I'm in Houston, TX. Where should I go to save money? We normally buy the expensive hollistic dog kibbles, but raw food always seemed expensive in comparison.


----------



## phoebespeople (May 27, 2009)

I never spend more than $1.50/lb on phoebe's food. Try looking for an "ethnic" grocery store or market, they might have different meat products than the major US chains. We have a local Chinese grocery store chain that often has stewing hens at $1.30/lb, pork neck bones at $.97/lb, turkey necks at $1.50/lb, beef heart at $1.50/lb... I go at 8:30 saturday morning after the butcher puts the $1.00 off stickers on the things that are getting close to the best before date. If you live near a butcher shop, ask the butcher if he'll save the off-cuts of beef, pork, lamb, chicken and turkey. Sometimes they save them up anyways and sell them as RAW dog food, although our local butchers charge $2.50/lb and up for that, I can do better myself at the grocery store meat counter. Maybe there is a Houston RAW dog food Co-op you could join. If you know anyone who hunts, you can ask for the carcass and trimmings. Go to grocery stores you don't usually go to and look through the meat counter, talk to the butchers and ask about scraps or really cheap cuts. Chicken backs and necks, turkey necks, whole stewing hens, pork shoulder, beef heart, chicken liver, beef liver, beef kidney... they should all be cheap.
I know Houston and Vancouver Island are completely different, but looking for cheap RAW dog food is almost like a hobby for me now. And once you find a good supplier and get a good system for cutting it all up and dividing it in to portions and freezing a couple weeks worth of food at a time, it kinda' fun too.


----------



## DJEtzel (Dec 28, 2009)

phoebespeople said:


> You want to give 10% of expected adult weight or 3% of current weight per day, divided in to 3 meals.
> http://www.totallyrawdogfood.com/MealCalculator.aspx
> Here is a simple calculator for figuring out how much to feed.
> We have found that RAW feeding is simple, easy, and cheap, and Phoebe is amazingly healthy. Keep asking questions, RAW feeders love to help people just starting out.


You definitely shouldn't be feeding 10% of adult weight, that's WAY too much.

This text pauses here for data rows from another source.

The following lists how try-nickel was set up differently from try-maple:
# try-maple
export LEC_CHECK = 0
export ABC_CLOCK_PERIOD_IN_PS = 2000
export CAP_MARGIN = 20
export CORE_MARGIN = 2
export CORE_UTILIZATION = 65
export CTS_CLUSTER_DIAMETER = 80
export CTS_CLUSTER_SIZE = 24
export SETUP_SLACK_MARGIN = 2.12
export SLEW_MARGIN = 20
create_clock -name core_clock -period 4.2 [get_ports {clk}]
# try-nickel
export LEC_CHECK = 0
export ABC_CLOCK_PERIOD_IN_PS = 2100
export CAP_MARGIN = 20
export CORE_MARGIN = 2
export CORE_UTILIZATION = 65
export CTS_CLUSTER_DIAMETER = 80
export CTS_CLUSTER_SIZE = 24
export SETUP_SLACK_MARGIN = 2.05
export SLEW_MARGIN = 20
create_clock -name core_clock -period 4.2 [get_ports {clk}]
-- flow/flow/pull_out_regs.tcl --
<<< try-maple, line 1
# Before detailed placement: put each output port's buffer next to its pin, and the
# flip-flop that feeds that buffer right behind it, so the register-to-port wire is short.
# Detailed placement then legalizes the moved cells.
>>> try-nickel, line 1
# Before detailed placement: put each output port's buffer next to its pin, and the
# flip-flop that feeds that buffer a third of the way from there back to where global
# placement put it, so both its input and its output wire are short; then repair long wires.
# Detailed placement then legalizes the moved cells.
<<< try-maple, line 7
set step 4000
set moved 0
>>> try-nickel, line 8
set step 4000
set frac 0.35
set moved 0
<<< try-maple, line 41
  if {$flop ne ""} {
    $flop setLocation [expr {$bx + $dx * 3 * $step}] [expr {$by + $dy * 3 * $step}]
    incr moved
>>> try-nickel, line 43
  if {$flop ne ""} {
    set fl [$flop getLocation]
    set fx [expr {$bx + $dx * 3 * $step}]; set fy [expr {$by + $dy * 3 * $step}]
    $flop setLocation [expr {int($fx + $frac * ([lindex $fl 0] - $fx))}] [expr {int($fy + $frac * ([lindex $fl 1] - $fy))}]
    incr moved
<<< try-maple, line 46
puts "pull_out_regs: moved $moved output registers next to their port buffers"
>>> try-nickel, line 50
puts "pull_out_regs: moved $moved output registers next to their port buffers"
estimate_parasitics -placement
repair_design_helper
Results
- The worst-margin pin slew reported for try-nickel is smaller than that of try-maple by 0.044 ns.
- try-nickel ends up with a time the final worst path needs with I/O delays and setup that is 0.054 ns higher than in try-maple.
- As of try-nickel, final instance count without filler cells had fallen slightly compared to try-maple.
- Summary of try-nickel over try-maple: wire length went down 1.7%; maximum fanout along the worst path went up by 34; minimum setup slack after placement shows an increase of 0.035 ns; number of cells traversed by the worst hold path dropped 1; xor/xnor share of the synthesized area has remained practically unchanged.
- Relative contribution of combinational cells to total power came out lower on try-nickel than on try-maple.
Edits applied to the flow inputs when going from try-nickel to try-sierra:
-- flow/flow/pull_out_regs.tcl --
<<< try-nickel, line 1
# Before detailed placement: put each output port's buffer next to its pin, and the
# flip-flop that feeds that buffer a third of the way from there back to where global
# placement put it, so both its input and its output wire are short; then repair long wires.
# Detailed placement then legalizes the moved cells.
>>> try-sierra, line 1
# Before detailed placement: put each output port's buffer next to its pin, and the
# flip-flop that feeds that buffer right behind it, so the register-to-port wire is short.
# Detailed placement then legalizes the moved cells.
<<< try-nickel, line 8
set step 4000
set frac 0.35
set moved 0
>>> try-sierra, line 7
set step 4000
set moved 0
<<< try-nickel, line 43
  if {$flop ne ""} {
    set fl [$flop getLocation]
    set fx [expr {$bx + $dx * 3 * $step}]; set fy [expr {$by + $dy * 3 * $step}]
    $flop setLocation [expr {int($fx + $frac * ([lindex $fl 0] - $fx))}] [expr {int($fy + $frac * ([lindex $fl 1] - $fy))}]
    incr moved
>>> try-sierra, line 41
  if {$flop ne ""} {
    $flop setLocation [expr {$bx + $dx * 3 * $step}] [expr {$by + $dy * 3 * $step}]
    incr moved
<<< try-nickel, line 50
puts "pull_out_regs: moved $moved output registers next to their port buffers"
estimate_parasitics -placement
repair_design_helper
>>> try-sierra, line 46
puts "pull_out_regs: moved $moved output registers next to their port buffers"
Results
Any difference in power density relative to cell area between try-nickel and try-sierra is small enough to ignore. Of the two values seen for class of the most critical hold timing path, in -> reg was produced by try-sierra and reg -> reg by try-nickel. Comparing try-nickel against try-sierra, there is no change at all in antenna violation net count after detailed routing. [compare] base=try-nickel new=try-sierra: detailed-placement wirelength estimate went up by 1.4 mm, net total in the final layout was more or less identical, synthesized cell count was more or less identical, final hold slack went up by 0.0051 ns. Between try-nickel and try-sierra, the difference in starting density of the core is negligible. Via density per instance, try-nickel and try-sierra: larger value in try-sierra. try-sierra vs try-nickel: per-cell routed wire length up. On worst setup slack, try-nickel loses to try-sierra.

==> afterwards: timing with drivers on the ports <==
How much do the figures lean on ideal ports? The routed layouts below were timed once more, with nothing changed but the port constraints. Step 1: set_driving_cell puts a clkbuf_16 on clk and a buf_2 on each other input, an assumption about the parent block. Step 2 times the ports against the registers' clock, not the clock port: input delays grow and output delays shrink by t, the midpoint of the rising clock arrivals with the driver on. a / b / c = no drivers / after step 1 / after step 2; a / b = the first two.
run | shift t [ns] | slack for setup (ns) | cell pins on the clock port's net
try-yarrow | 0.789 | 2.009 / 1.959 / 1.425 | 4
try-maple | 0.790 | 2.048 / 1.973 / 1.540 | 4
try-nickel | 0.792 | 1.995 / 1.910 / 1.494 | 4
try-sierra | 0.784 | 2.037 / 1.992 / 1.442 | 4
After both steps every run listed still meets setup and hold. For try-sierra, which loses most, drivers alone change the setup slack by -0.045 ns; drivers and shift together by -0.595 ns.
What follows belongs to an exercise in optimizing a design on an open flow for small area; a production flow would make more cautious choices.
Where RTL was checked, it was by simulation tests only, not by an equivalence proof against the original.

## run 2
==> flow/design.v (excerpt) <==
module axi_dma_mc_sched #(
  parameter int NUM_CH     = 4,
  parameter int AXI_ADDR_W = 32,
  parameter int AXI_DATA_W = 128,
  parameter int LEN_W      = 24,
  parameter int MAX_BURST  = 16,
  parameter int MAX_OUT    = 8
) (
  input  logic                   clk,
  input  logic                   rst_n,
  input  logic [NUM_CH-1:0]            ch_req_valid,
  output logic [NUM_CH-1:0]            ch_req_ready,
  input  logic [NUM_CH*AXI_ADDR_W-1:0] ch_req_src,
  input  logic [NUM_CH*AXI_ADDR_W-1:0] ch_req_dst,
  input  logic [NUM_CH*LEN_W-1:0]      ch_req_len,
  output logic                         cmd_valid,
  input  logic                         cmd_ready,
  output logic [((NUM_CH > 1) ? $clog2(NUM_CH) : 1)-1:0] cmd_ch,
  output logic [AXI_ADDR_W-1:0]        cmd_src,
  output logic [AXI_ADDR_W-1:0]        cmd_dst,
  output logic [7:0]                   cmd_len,
  output logic                         cmd_last,
  input  logic                         cpl_valid,
  input  logic [((NUM_CH > 1) ? $clog2(NUM_CH) : 1)-1:0] cpl_ch,
  input  logic                         cpl_err,
  output logic [NUM_CH-1:0]      ch_busy,
  output logic [NUM_CH-1:0]      ch_done,
  output logic [NUM_CH-1:0]      ch_err,
  input  logic [NUM_CH-1:0]      intr_en,
  input  logic [NUM_CH-1:0]      intr_clr,
  output logic                   intr_pend,
  output logic                   proto_err
);
clock: 9.0 ns
lec_check: 0
cap_margin: 20
core_margin: 2
core_utilization: 40
slew_margin: 20
standard.sh (not shown) runs the stock make flow with config.mk's settings and CLKGATE_MAP_FILE= SYNTH_SCRIPT=/design/flow/synth_recipe.tcl, a recipe that flattens the netlist after the stock synthesis.
==> flow/flow/run.sh <==
#!/bin/bash
# Own layout flow: the standard ORFS flow (standard.sh), with
#  - synthesis run unchanged except for an area-oriented ABC mapping script
#    (registers are mapped by dfflibmap before ABC, so they are the standard ones);
#  - port buffers of the smallest buffer cell;
#  - a clock tree from small clock buffers, without dummy loads.
# Each tool's output goes to a log file of its own in the work folder.
set -euo pipefail
W=$(pwd)
rm -rf "$W/orfs_scripts"
cp -r "$FLOW_HOME/scripts" "$W/orfs_scripts"
cp "$W/flow/abc_area.script" "$W/orfs_scripts/abc_area.script"
bash standard.sh SCRIPTS_DIR="$W/orfs_scripts" ABC_AREA=1 synth > "$W/flow_synth.log" 2>&1
source "$W/flow/knobs.sh"
bash standard.sh "${KNOBS[@]}" finish > "$W/flow_layout.log" 2>&1
==> flow/flow/abc_area.script <==
strash; &get -n; &fraig -x; &put; scorr; dc2; dretime; strash; &get -n; &dch -f; &nf -R 1000; &put; topo
==> flow/flow/knobs.sh <==
KNOBS=(
  "BUFFER_PORTS_ARGS=-buffer_cell sky130_fd_sc_hd__buf_1"
  "CTS_ARGS=-sink_clustering_enable -repair_clock_nets -dont_use_dummy_load -buf_list {sky130_fd_sc_hd__clkbuf_4 sky130_fd_sc_hd__clkbuf_8}"
)
Here is what was changed in the inputs of run 3 compared with run 2.
==> flow/flow/knobs.sh <==
KNOBS=(
  "BUFFER_PORTS_ARGS=-buffer_cell sky130_fd_sc_hd__buf_1"
  "CTS_ARGS=-sink_clustering_enable -repair_clock_nets -dont_use_dummy_load -buf_list sky130_fd_sc_hd__clkbuf_4 sky130_fd_sc_hd__clkbuf_8"
)
Results
Run 2: done, clean on timing, DRC and antenna
No final results exist for run 3, since it was stopped by error STA-0564 during clock tree synthesis.
Run 3 -> run 2: proportion of synthesized area in mux cells delta 0, exact match
Run 3 against run 2: count of placed standard cells including taps saw little to no change, worst slack at placement saw little to no change.
Reported for run 2 and run 3, simple-gate share of the synthesized area turned out identical to the last digit.
As far as xor/xnor share of the synthesized area goes, run 3 and run 2 are indistinguishable; the numbers are identical.
Run 3 -> run 2: starting density of the core delta 0, exact match
Run 2 → run 3: gate count of the mapped netlist did not really move; quantity of I/O buffers inserted on ports was more or less identical.
Re proportion of synthesized flip-flops having asynchronous set or reset: no difference whatsoever between run 3 and run 2.
For number of distinct library cells after synthesis, run 3 and run 2 come out practically identical.
No run of this note included a check of the RTL's function; only the layout flow was run.
This design comes from an exercise in tuning for small area on the open sky130 flow, not from production work.
In this exercise RTL edits were held to simulation tests only and were not proved equivalent to the original.
Power is estimated from default activity; no workload was simulated.

==> flow/design.v <==
package lsq_pkg;
	localparam int data_w = 32;
	localparam int addr_w = 10;
	localparam int off_w = 12;
	localparam int tag_w = 4;
	typedef logic [data_w-1:0] data_t;
	typedef logic [addr_w-1:0] addr_t;
	typedef logic [off_w-1:0]  off_t;
	typedef logic [tag_w-1:0]  tag_t;
	typedef enum logic {
		LS_LOAD  = 1'b0,
		LS_STORE = 1'b1
	} ls_op_t;
	localparam int DEF_ENTRIES = 6;
	localparam int DEF_CDB = 6;
	localparam int DEF_MEM_CREDITS = 2;
endpackage
`timescale 1ns/10ps
module lsq_top #(
	parameter int NUM_ENTRIES = lsq_pkg::DEF_ENTRIES,
	parameter int NUM_CDB     = lsq_pkg::DEF_CDB,
	parameter int MEM_CREDITS = lsq_pkg::DEF_MEM_CREDITS
) (
	input  logic                                clk,
	input  logic                                rst_n,
	input  logic                                disp_valid_i,
	input  logic                                disp_op_i,
	input  logic [lsq_pkg::data_w-1:0]          disp_base_i,
	input  logic [lsq_pkg::off_w-1:0]           disp_off_i,
	input  logic [lsq_pkg::data_w-1:0]          disp_val_i,
	input  logic [lsq_pkg::tag_w-1:0]           disp_tag_i,
	output logic                                disp_credit_o,
	input  logic [NUM_CDB-1:0]                  cdb_valid_i,
	input  logic [NUM_CDB*lsq_pkg::tag_w-1:0]   cdb_tag_i,
	input  logic [NUM_CDB*lsq_pkg::data_w-1:0]  cdb_data_i,
	output logic                                mem_req_o,
	output logic                                mem_we_o,
	output logic [lsq_pkg::addr_w-1:0]          mem_addr_o,
	output logic [lsq_pkg::data_w-1:0]          mem_wdata_o,
	output logic [$clog2(NUM_ENTRIES)-1:0]      mem_tag_o,
	input  logic                                mem_credit_i
);
	localparam int NE = 6;
	localparam int NC = 6;
	localparam int DW = lsq_pkg::data_w;
	localparam int AW = lsq_pkg::addr_w;
	localparam int TW = lsq_pkg::tag_w;
	logic [NE-1:0]         tail_q;
	logic [NE-1:0]         head_q;
	logic                  empty_q;
	logic [1:0]            mcred_q;    
	logic [NE-1:0]         op_q;
	logic [NE-1:0]         wait_q;     
	logic [NE-1:0][AW-1:0] addr_q;
	logic [NE-1:0][DW-1:0] data_q;     
	logic [NE-1:0]         alloc;
	logic                  issue;
	logic [AW-1:0]         new_addr;
	logic [DW-1:0]         new_val;
	logic                  tag_nz;
	assign alloc    = disp_valid_i ? tail_q : '0;
	assign new_addr = disp_base_i[AW-1:0] + disp_off_i[AW-1:0];
	assign tag_nz   = |disp_tag_i;
	assign new_val  = {disp_val_i[DW-1:TW], tag_nz ? disp_tag_i : disp_val_i[TW-1:0]};
	assign issue = !empty_q && !(|(head_q & wait_q)) && (|mcred_q);
	always_ff @(posedge clk) begin
		if (!rst_n) begin
			tail_q  <= NE'(1);
			head_q  <= NE'(1);
			empty_q <= 1'b1;
			mcred_q <= 2'd2;
		end else begin
			if (disp_valid_i)
				tail_q <= {tail_q[NE-2:0], tail_q[NE-1]};
			if (issue)
				head_q <= {head_q[NE-2:0], head_q[NE-1]};
			if (disp_valid_i)
				empty_q <= 1'b0;
			else if (issue)
				empty_q <= |({head_q[NE-2:0], head_q[NE-1]} & tail_q);
			if (issue && !mem_credit_i)
				mcred_q <= mcred_q - 1'b1;
			else if (!issue && mem_credit_i)
				mcred_q <= mcred_q + 1'b1;
		end
	end
	for (genvar s = 0; s < NE; s++) begin : g_slot
		logic [TW-1:0] look_tag;
		logic          look;
		logic [NC-1:0] sel;
		logic          hit;
		logic [DW-1:0] d_lo, d_hi, d_own, d_next;
		assign look_tag = alloc[s] ? disp_tag_i : data_q[s][TW-1:0];
		assign look     = alloc[s] ? tag_nz : wait_q[s];
		always_comb begin
			for (int b = 0; b < NC; b++)
				sel[b] = cdb_valid_i[b] && (cdb_tag_i[b*TW +: TW] == look_tag) && look;
		end
		assign hit = |sel;
		always_comb begin
			d_lo = '0;
			d_hi = '0;
			for (int b = 0; b < NC/2; b++) begin
				d_lo = d_lo | ({DW{sel[b]}} & cdb_data_i[b*DW +: DW]);
				d_hi = d_hi | ({DW{sel[b+NC/2]}} & cdb_data_i[(b+NC/2)*DW +: DW]);
			end
		end
		assign d_own  = ({DW{!alloc[s] && !hit}} & data_q[s]) | ({DW{alloc[s] && !hit}} & new_val);
		assign d_next = d_lo | d_hi | d_own;
		always_ff @(posedge clk) begin
			data_q[s] <= d_next;
			if (alloc[s]) begin
				op_q[s]   <= disp_op_i;
				addr_q[s] <= new_addr;
				wait_q[s] <= disp_op_i && tag_nz && !hit;
			end else if (hit) begin
				wait_q[s] <= 1'b0;
			end
		end
	end
	logic [AW-1:0] addr_lo, addr_hi;
	logic [DW-1:0] wdata_lo, wdata_hi;
	always_comb begin
		addr_lo  = '0;
		addr_hi  = '0;
		wdata_lo = '0;
		wdata_hi = '0;
		for (int s = 0; s < NE/2; s++) begin
			addr_lo  = addr_lo  | ({AW{head_q[s]}} & addr_q[s]);
			addr_hi  = addr_hi  | ({AW{head_q[s+NE/2]}} & addr_q[s+NE/2]);
			wdata_lo = wdata_lo | ({DW{head_q[s]}} & data_q[s]);
			wdata_hi = wdata_hi | ({DW{head_q[s+NE/2]}} & data_q[s+NE/2]);
		end
	end
	assign mem_addr_o  = addr_lo | addr_hi;
	assign mem_wdata_o = wdata_lo | wdata_hi;
	assign mem_we_o    = issue && (|(head_q & op_q));
	assign mem_tag_o     = {head_q[4] | head_q[5], head_q[2] | head_q[3], head_q[1] | head_q[3] | head_q[5]};
	assign mem_req_o     = issue;
	assign disp_credit_o = issue;
endmodule
==> flow/config.mk <==
export PLATFORM = sky130hd
export DESIGN_NAME = lsq_top
export DESIGN_NICKNAME = lsq_top
export VERILOG_FILES = /design/flow/design.v
export SDC_FILE = /design/flow/constraint.sdc
export NUM_CORES = 4
export LEC_CHECK = 0
export CAP_MARGIN = 10
export CORE_MARGIN = 2
export CORE_UTILIZATION = 30
export PLACE_DENSITY = 0.45
export SLEW_MARGIN = 10
==> flow/constraint.sdc <==
create_clock -name core_clock -period 5.0 [get_ports {clk}]
set_input_delay 1.0000 -clock core_clock [delete_from_list [all_inputs] [get_ports {clk}]]
set_output_delay 1.0000 -clock core_clock [all_outputs]
set_load 0.01 [all_outputs]
standard.sh (not shown) runs the stock make flow with config.mk's settings and CLKGATE_MAP_FILE= SYNTH_SCRIPT=/design/flow/synth_recipe.tcl, a recipe that flattens the netlist after the stock synthesis.
==> flow/flow/run.sh <==
#!/bin/bash
# The standard ORFS layout (standard.sh) with three changes:
#  - Yosys's ABC maps the logic for area: flow/abc_area.script replaces ORFS's
#    speed script in a copy of ORFS's scripts folder (registers are untouched)
#  - the port buffers are sky130_fd_sc_hd__buf_1
#  - CTS inserts no dummy loads and builds the tree from clkbuf_8, in clusters of
#    at most 12 sinks
# Each tool's output is in orfs/logs; make's own output is in standard.log.
set -u
work=$(pwd)
rm -rf "$work/scripts"
cp -r "$FLOW_HOME/scripts" "$work/scripts"
cp "$work/flow/abc_area.script" "$work/scripts/abc_speed.script"
export SCRIPTS_DIR="$work/scripts"
export BUFFER_PORTS_ARGS="-buffer_cell sky130_fd_sc_hd__buf_1"
export CTS_ARGS="-sink_clustering_enable -repair_clock_nets -dont_use_dummy_load -buf_list sky130_fd_sc_hd__clkbuf_8 -sink_clustering_size 12 -sink_clustering_max_diameter 60"
bash standard.sh > standard.log 2>&1
==> flow/flow/abc_area.script <==
strash
&get -n
&st
&dch -f
&nf -a -R 1000
&put
topo
The baseline passed the timing, DRC and antenna checks.
==> next run, changes <==
--- a/flow/flow/run.sh
+++ b/flow/flow/run.sh
@@ -6,3 +6,3 @@
 #  - CTS inserts no dummy loads and builds the tree from clkbuf_8, in clusters of
-#    at most 12 sinks
+#    at most 15 sinks
 # Each tool's output is in orfs/logs; make's own output is in standard.log.
@@ -15,3 +15,3 @@
 export BUFFER_PORTS_ARGS="-buffer_cell sky130_fd_sc_hd__buf_1"
-export CTS_ARGS="-sink_clustering_enable -repair_clock_nets -dont_use_dummy_load -buf_list sky130_fd_sc_hd__clkbuf_8 -sink_clustering_size 12 -sink_clustering_max_diameter 60"
+export CTS_ARGS="-sink_clustering_enable -repair_clock_nets -dont_use_dummy_load -buf_list sky130_fd_sc_hd__clkbuf_8 -sink_clustering_size 15 -sink_clustering_max_diameter 80"
 bash standard.sh > standard.log 2>&1
Result: Routed wire length is about the same. Cell area shrinks slightly. Global-route usage shrinks by 0.25 points. Total power shrinks by a few percent. Die area stays the same. Clock skew shrinks by 0.023 ns. Worst setup slack gets worse by 0.11 ns. Via count shrinks slightly. Area after synthesis stays the same. Combinational power hardly moves. Non-clock buffer count is unchanged.

port drivers added, routing unchanged:
No port has a modelled driver above. Below, the same layouts with a new extraction and two added sets of constraints.
Step 1 sets driving cells, clkbuf_16 on the clock port and buf_2 on the other inputs (assumed; they add their load-dependent delay and slew).
Step 2 adds t to the input delays and takes it off the output delays; t is the mean of the earliest and latest rising clock arrival at the registers after step 1. Input paths then give back, and output paths get back, about the clock's delay inside the block.
Slacks: ideal ports / drivers / drivers and shift; pairs: ideal ports / drivers.
run	shift t [ns]	setup slack, ns	worst setup path after step 2	clock arrival spread, ns
the first run	0.621	1.101 / 1.099 / 0.478	input to register	0.089 / 0.088
the second run	0.651	0.991 / 0.992 / 0.340	input to register	0.065 / 0.065
After both steps setup and hold are still met in every run listed. The setup slack of the second run, which loses most, moves by +0.001 ns with the drivers and by -0.651 ns with both steps.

For adult dogs, feed about 2% of their weight. For puppies, generally feed a little bit more since they're growing. We feed Frag 3% of his ideal weight (100lbs) since he's a large breed dog and we don't want him growing so fast. Smaller dogs could easily do 4% of their projected weight. 

I've also found it's a lot cheaper than feeding premium kibble. 34 cents/lb for liver, 33 cents/lb for pork neck bones, 50 cent/lb for whole chickens or neck/backs or quarters. that's what we've been feeding mostly. 

The problem with Wally could be that a drumstick bone is too big for him as a puppy. Try holding a wing and letting him eat that from you so that you're sure he chews and gets the hang of it. Sometimes it takes dogs a while to catch on to eating meat, but he'll get it. 

Just make sure you're balancing his diet. Prey model RAW feeding follows an 80/10/10 ratio. 80% muscle meat, 10% bone, and 10% organ meat. Most people balance this over a week, but some balance it daily. It's easier for us to balance it daily, but a lot of people don't like feeding bone daily. Whatever works best for you as long as it's balanced.


----------



## phoebespeople (May 27, 2009)

DJEtzel said:


> You definitely shouldn't be feeding 10% of adult weight, that's WAY too much.


I mixed it up, for a puppy it's 10% of the current weight, or 3% of the expected adult weight. 
The online calulator is good for double checking your math.


----------



## DJEtzel (Dec 28, 2009)

phoebespeople said:


> I mixed it up, for a puppy it's 10% of the current weight, or 3% of the expected adult weight.
> The online calulator is good for double checking your math.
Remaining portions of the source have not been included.